==> src/rtl/data_mem_arbiter.sv <==
// data_mem_arbiter: shares one single-port, word-addressed data memory between
// the CPU load/store path (m0) and a debug/loader port (m1). A registered
// ownership FSM (IDLE/OWN0/OWN1) gives round-robin selection with a burst
// limit, so a busy owner cannot starve the other port. Memory reads are
// combinational; the read word is returned registered one cycle after the grant.
// Optional build macro: DATA_MEM_ARB_STATS_EN adds grant and conflict counters.
module data_mem_arbiter #(
  parameter int ADDR_W    = 16,
  parameter int DATA_W    = 32,
  parameter int MAX_BURST = 8
) (
  input  logic              clk,
  input  logic              reset,
  input  logic              m0_req,
  input  logic              m0_we,
  input  logic [ADDR_W-1:0] m0_addr,
  input  logic [DATA_W-1:0] m0_wdata,
  output logic              m0_gnt,
  output logic              m0_rvalid,
  output logic [DATA_W-1:0] m0_rdata,
  input  logic              m1_req,
  input  logic              m1_we,
  input  logic [ADDR_W-1:0] m1_addr,
  input  logic [DATA_W-1:0] m1_wdata,
  output logic              m1_gnt,
  output logic              m1_rvalid,
  output logic [DATA_W-1:0] m1_rdata,
  output logic [ADDR_W-1:0] mem_addr,
  output logic              mem_we,
  output logic [DATA_W-1:0] mem_wdata,
  input  logic [DATA_W-1:0] mem_rd
`ifdef DATA_MEM_ARB_STATS_EN
  ,
  output logic [31:0]       m0_grant_cnt,
  output logic [31:0]       m1_grant_cnt,
  output logic [31:0]       conflict_cnt
`endif
);

  localparam int CNT_W = (MAX_BURST > 1) ? $clog2(MAX_BURST) : 1;
  localparam logic [CNT_W-1:0] BURST_LAST = CNT_W'(MAX_BURST - 1);

  localparam logic [1:0] IDLE = 2'd0;
  localparam logic [1:0] OWN0 = 2'd1;
  localparam logic [1:0] OWN1 = 2'd2;

  logic [1:0]       state, state_nxt;
  logic             rr_last, rr_last_nxt;
  logic [CNT_W-1:0] burst_cnt, burst_nxt;
  logic             own_req, oth_req;
  logic [1:0]       other_state;

  // Memory-side mux and grants: the current owner's lines pass straight through.
  always_comb begin
    m0_gnt    = (state == OWN0) && m0_req;
    m1_gnt    = (state == OWN1) && m1_req;
    mem_addr  = '0;
    mem_wdata = '0;
    mem_we    = 1'b0;
    case (state)
      OWN0: begin
        mem_addr  = m0_addr;
        mem_wdata = m0_wdata;
        mem_we    = m0_gnt && m0_we;
      end
      OWN1: begin
        mem_addr  = m1_addr;
        mem_wdata = m1_wdata;
        mem_we    = m1_gnt && m1_we;
      end
      default: ;
    endcase
  end

  // Ownership transitions: round-robin on ties, handover on release or burst limit.
  always_comb begin
    own_req     = (state == OWN1) ? m1_req : m0_req;
    oth_req     = (state == OWN1) ? m0_req : m1_req;
    other_state = (state == OWN1) ? OWN0 : OWN1;
    state_nxt   = state;
    rr_last_nxt = rr_last;
    burst_nxt   = burst_cnt;
    case (state)
      IDLE: begin
        burst_nxt = '0;
        if (m0_req && m1_req) state_nxt = rr_last ? OWN0 : OWN1;
        else if (m0_req)      state_nxt = OWN0;
        else if (m1_req)      state_nxt = OWN1;
      end
      OWN0, OWN1: begin
        // Release, or this granted cycle is the last one allowed while the other waits.
        if (!own_req || (oth_req && (burst_cnt == BURST_LAST))) begin
          state_nxt   = oth_req ? other_state : IDLE;
          rr_last_nxt = (state == OWN1);
          burst_nxt   = '0;
        end else if (oth_req) begin
          burst_nxt = burst_cnt + CNT_W'(1);
        end
      end
      default: begin
        state_nxt = IDLE;
        burst_nxt = '0;
      end
    endcase
  end

  // FSM state registers; rr_last starts at 1 so m0 wins the first tie.
  always_ff @(posedge clk or posedge reset) begin
    if (reset) begin
      state     <= IDLE;
      rr_last   <= 1'b1;
      burst_cnt <= '0;
    end else begin
      state     <= state_nxt;
      rr_last   <= rr_last_nxt;
      burst_cnt <= burst_nxt;
    end
  end

  // Registered read return per port; rdata holds its last value between reads.
  always_ff @(posedge clk or posedge reset) begin
    if (reset) begin
      m0_rvalid <= 1'b0;
      m0_rdata  <= '0;
      m1_rvalid <= 1'b0;
      m1_rdata  <= '0;
    end else begin
      m0_rvalid <= m0_gnt && !m0_we;
      m1_rvalid <= m1_gnt && !m1_we;
      if (m0_gnt && !m0_we) m0_rdata <= mem_rd;
      if (m1_gnt && !m1_we) m1_rdata <= mem_rd;
    end
  end

`ifdef DATA_MEM_ARB_STATS_EN
  // Free-running statistics, wrapping at 2^32.
  always_ff @(posedge clk or posedge reset) begin
    if (reset) begin
      m0_grant_cnt <= '0;
      m1_grant_cnt <= '0;
      conflict_cnt <= '0;
    end else begin
      if (m0_gnt)           m0_grant_cnt <= m0_grant_cnt + 32'd1;
      if (m1_gnt)           m1_grant_cnt <= m1_grant_cnt + 32'd1;
      if (m0_req && m1_req) conflict_cnt <= conflict_cnt + 32'd1;
    end
  end
`endif

endmodule

==> config.mk <==
export PLATFORM = sky130hd
export DESIGN_NAME = data_mem_arbiter
export DESIGN_NICKNAME = d
export VERILOG_FILES = /design/src/rtl/data_mem_arbiter.sv
export SDC_FILE = /design/constraint.sdc
export NUM_CORES = 1
export LEC_CHECK = 0
export ABC_AREA = 1
export ABC_CLOCK_PERIOD_IN_PS = 6610
export BUFFER_PORTS_ARGS = -buffer_cell sky130_fd_sc_hd__buf_2
export CELL_PAD_IN_SITES_DETAIL_PLACEMENT = 1
export CELL_PAD_IN_SITES_GLOBAL_PLACEMENT = 2
export CORE_UTILIZATION = 24
export DETAILED_ROUTE_END_ITERATION = 7
export MAX_ROUTING_LAYER = met4
export PLACE_DENSITY = 0.95
export SLEW_MARGIN = 20
export SYNTH_ARGS = -nofsm -noshare
export SYNTH_HDL_FRONTEND = slang
export SYNTH_SLANG_ARGS = --single-unit
==> constraint.sdc <==
create_clock -name clk -period 6.61 [get_ports clk]
set_input_delay 0.9915 -clock clk [delete_from_list [all_inputs] [get_ports clk]]
set_output_delay 0.9915 -clock clk [all_outputs]
set_load 0.01 [all_outputs]
; ---- After elaboration in Yosys (flattened, before gate mapping)
; Cells that the tools add are included.
[word_totals]
regBits = 72
mem_bits_rw = 0
memories = 0
word_cells = 46
latch_bits = 0
rom_bits = 0
[op_classes]
n_reduce_logical = 16
mux = 16
multipliers = 0
n_eq_ne = 6
shifts = 0
n_lt_le_gt_ge = 0
bitwise_logic = 0
n_addsub = 1
div_mod_pow = 0
[op_table]
columns = op, n
row1 = 32-bit case mux with 2 select lines, 1
row2 = 16-bit case mux with 2 select lines, 1
row3 = 2-bit two-way mux, 7
row4 = 3-bit two-way mux, 3
row5 = 1-bit logical AND, 8
row6 = 4-bit != test (second input constant), 1
row7 = 2-bit case mux with 2 select lines, 1
row8 = 2-bit AND reduction, 2
row9 = 3-bit by 1-bit adder with 3-bit output (second input constant), 1
row10 = 3-bit == test (second input constant), 1
row11 = 1-bit logical NOT, 3
row12 = 3-bit != test (second input constant), 1
row13 = 2-bit by 1-bit == test with 1-bit output (second input constant), 1
row14 = 2-bit == test (second input constant), 1
row15 = 2-bit logical NOT, 1
row16 = 1-bit two-way mux, 2
row17 = 2-bit != test (second input constant), 1
row18 = 1-bit case mux with 2 select lines, 1
row19 = 2-bit OR reduction, 1
row20 = 1-bit logical OR, 1

; ---- Logic depth before layout (Yosys ltp)
; Gate-level depths: netlist (run 1).
[depth]
ltp_word = 6
mapped_depth = 10
mapped_depth_nobuf = 9

; ---- Worst setup path before layout (run 1)
; No wires, ideal clock.
[synth_path]
path_type = input-to-output
start = input m1_req
end = output mem_we
slack_ns = 4.182
arrival_ns = 1.437
path_buffers = 0
stages = 4
cell_sequence = nand2_2 > inv_1 > nand2_1 > a21oi_1
[synth_via]
elab_chain_len = 3
[synth_rtl]
columns = element, line_no
row1 = "start, declared", 21  ; input logic m1_req,
row2 = 1-bit logical AND, 56  ; m1_gnt = (state == OWN1) && m1_req;
row3 = net m1_gnt, 25  ; output logic m1_gnt,
row4 = 1-bit logical AND, 69  ; mem_we = m1_gnt && m1_we;
row5 = 1-bit case mux with 2 select lines, 60  ; case (state)
row6 = "end, declared", 29  ; output logic mem_we,
; The timed path passes the listed nets, and every way through them passes these cells.

; ---- Worst setup path after layout (run 1)
[layout_path]
start = register state[1]
end = output mem_we
[layout_via]
elab_chain_len = 4
word_cells_on_any_way = 7
cone_classes = eq/ne: 2 / mux: 1 / reduce/logical: 4
[layout_rtl]
columns = element, line_no
row1 = "start, declared", 47  ; logic [1:0] state, state_nxt;
row2 = "start signal, assigned", 114  ; state <= state_nxt;
row3 = 2-bit == test or 2-bit by 1-bit == test with 1-bit output (tied branches), "56, 60, 55"
row4 = "1-bit logical AND, on equally long branches", "56, 55"
row5 = "1-bit logical AND, on equally long branches", "69, 64"
row6 = 1-bit case mux with 2 select lines (*), 60
; Every way passes the cells marked *; elsewhere a longest branch is shown, timed or not.

==> impl_metrics.tcl, run 1 <==
set metrics [dict create \
    synth_area_um2 3840 \
    dieArea_um2 16500 \
    place_ws_ps 3670 \
    slowest_stage "ha_2" \
    cts_resized 0 \
    core_um2 15400 \
    crit_family "adder cells" \
    final_nets 844 \
    crit_fanout 49 \
    first_iter_violations 105 \
    final_antenna_net_count 0 \
    syn_avg_cell_area_um2 8.25 \
    skew_ps 8.34 \
    status "complete, no violations" \
    place.port_buffers 250 \
    dp_hpwl_um 9400 \
    drtPass1Iterations 4 \
    drv_cap 0 \
    layout_min_cycle_time_ps 3260 \
    crit_chain "inv_1, ha_2, nand2_2, inv_1, nand2_1, a21oi_1, buf_2" \
    critPathCaptureType "output port" \
    crit_start "state[1]" \
    p_leak_uw 0.00303 \
    synthCells 466 \
    grt-ovfl-total 0 \
    grt_pass1_vias 3817 \
    cts_tree "done" \
    rr_worst_depth 8 \
    tns_ps 0 \
    ctsHoldBuffers 0 \
    synth_area_leaders "dfrtp_1 46%, nand2_1 18%, o21ai_2 12%, a21oi_1 6.8%, inv_1 4.3%" \
    post_synth_num_cell_types 21 \
    setup_slack_ps 3350 \
    cts_buffer_depth 2 \
    worst_pin_slew_ps 973 \
    setup_viol 0 \
    r2r-end "m0_rdata[27]" \
    clkTransAtPathRegs_ps 60 \
    syn-num-nets 607 \
    max_stage_delay_ps 800 \
    cp_common_cell "inv_1" \
    fmax_mhz 307 \
    syn2layout_area_growth_pct 42.2 \
    clkSinkCount 72 \
    htreeDepth 3 \
    cts_root_buf "clkbuf_16" \
    slew_headroom_pct 35.1 \
    hold_violations 0 \
    worstHoldPathCells 2 \
    pin_count 251 \
    rrSetupSlack_ps 4120 \
    synth-seq-cells 72 \
    die_x_um 129 \
    grt_pass1_wl_um 19000 \
    clk_latency_ps 330 \
    r2r_start "state[1]" \
    grt_util_all_layers_pct 15.2 \
    grt_antenna_before_repair 5 \
    place.gp.congestion 0.704 \
    num_rows 45 \
    cts_setup_buffers 0 \
    critical_path_arrival_ps 2270 \
    fin_crit_sh_pct 49.3 \
    cp_data_required_time_ps 5620 \
    drc 0 \
    start_kind "flop" \
    grt_max_degree 73 \
    cts_inserted_buffers 9 \
    hold_path.class "flop to flop" \
    slew_viol_final 0 \
    ys_warn_count 0 \
    p_per_area_nw_per_um2 437 \
    yosysTopAreaCellShare_pct 46.2 \
    worstSetupPathType "flop to output port" \
    routed_wl_um 12500 \
    drive_above_1_share_pct 46.9 \
    crit_buf_inv 3 \
    viasPerCell 4.22 \
    wl_per_cell_um 13.6 \
    dr_total_vias 3894 \
    fp.dieH_um 129 \
    netlist.top_cell.by_area "dfrtp_1" \
    cp.depth 7 \
    ir_drop_mv 0.193 \
    fill_cells 1976 \
    start_util_pct 24.9 \
    crit_end "mem_we" \
    ys_seq_area_share_pct 46.9 \
    rsz0062_at_grt "no" \
]
[cells in the mapped netlist]
master	n
xor2_1	1
inv_1	44
nand3_2	1
nor2_4	2
o21ai_1	12
nand2_2	2
ha_1	7
nor2_1	1
buf_2	9
o21ai_0	1
inv_2	2
buf_6	12
clkbuf_1	4
a21oi_1	52
o21ai_2	53
nand4_1	1
nand3_1	5
buf_4	3
dfstp_2	1
nand2_1	182
dfrtp_1	71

____________________

→ **Your objective**
The lines from the first of the entries through the line holding "parameter int DATA_W" are to be restated word for word, and no others.

→ **Finished exercise**
==> src/rtl/data_mem_arbiter.sv <==
// data_mem_arbiter: shares one single-port, word-addressed data memory between
// the CPU load/store path (m0) and a debug/loader port (m1). A registered
// ownership FSM (IDLE/OWN0/OWN1) gives round-robin selection with a burst
// limit, so a busy owner cannot starve the other port. Memory reads are
// combinational; the read word is returned registered one cycle after the grant.
// Optional build macro: DATA_MEM_ARB_STATS_EN adds grant and conflict counters.
module data_mem_arbiter #(
  parameter int ADDR_W    = 16,
  parameter int DATA_W    = 32,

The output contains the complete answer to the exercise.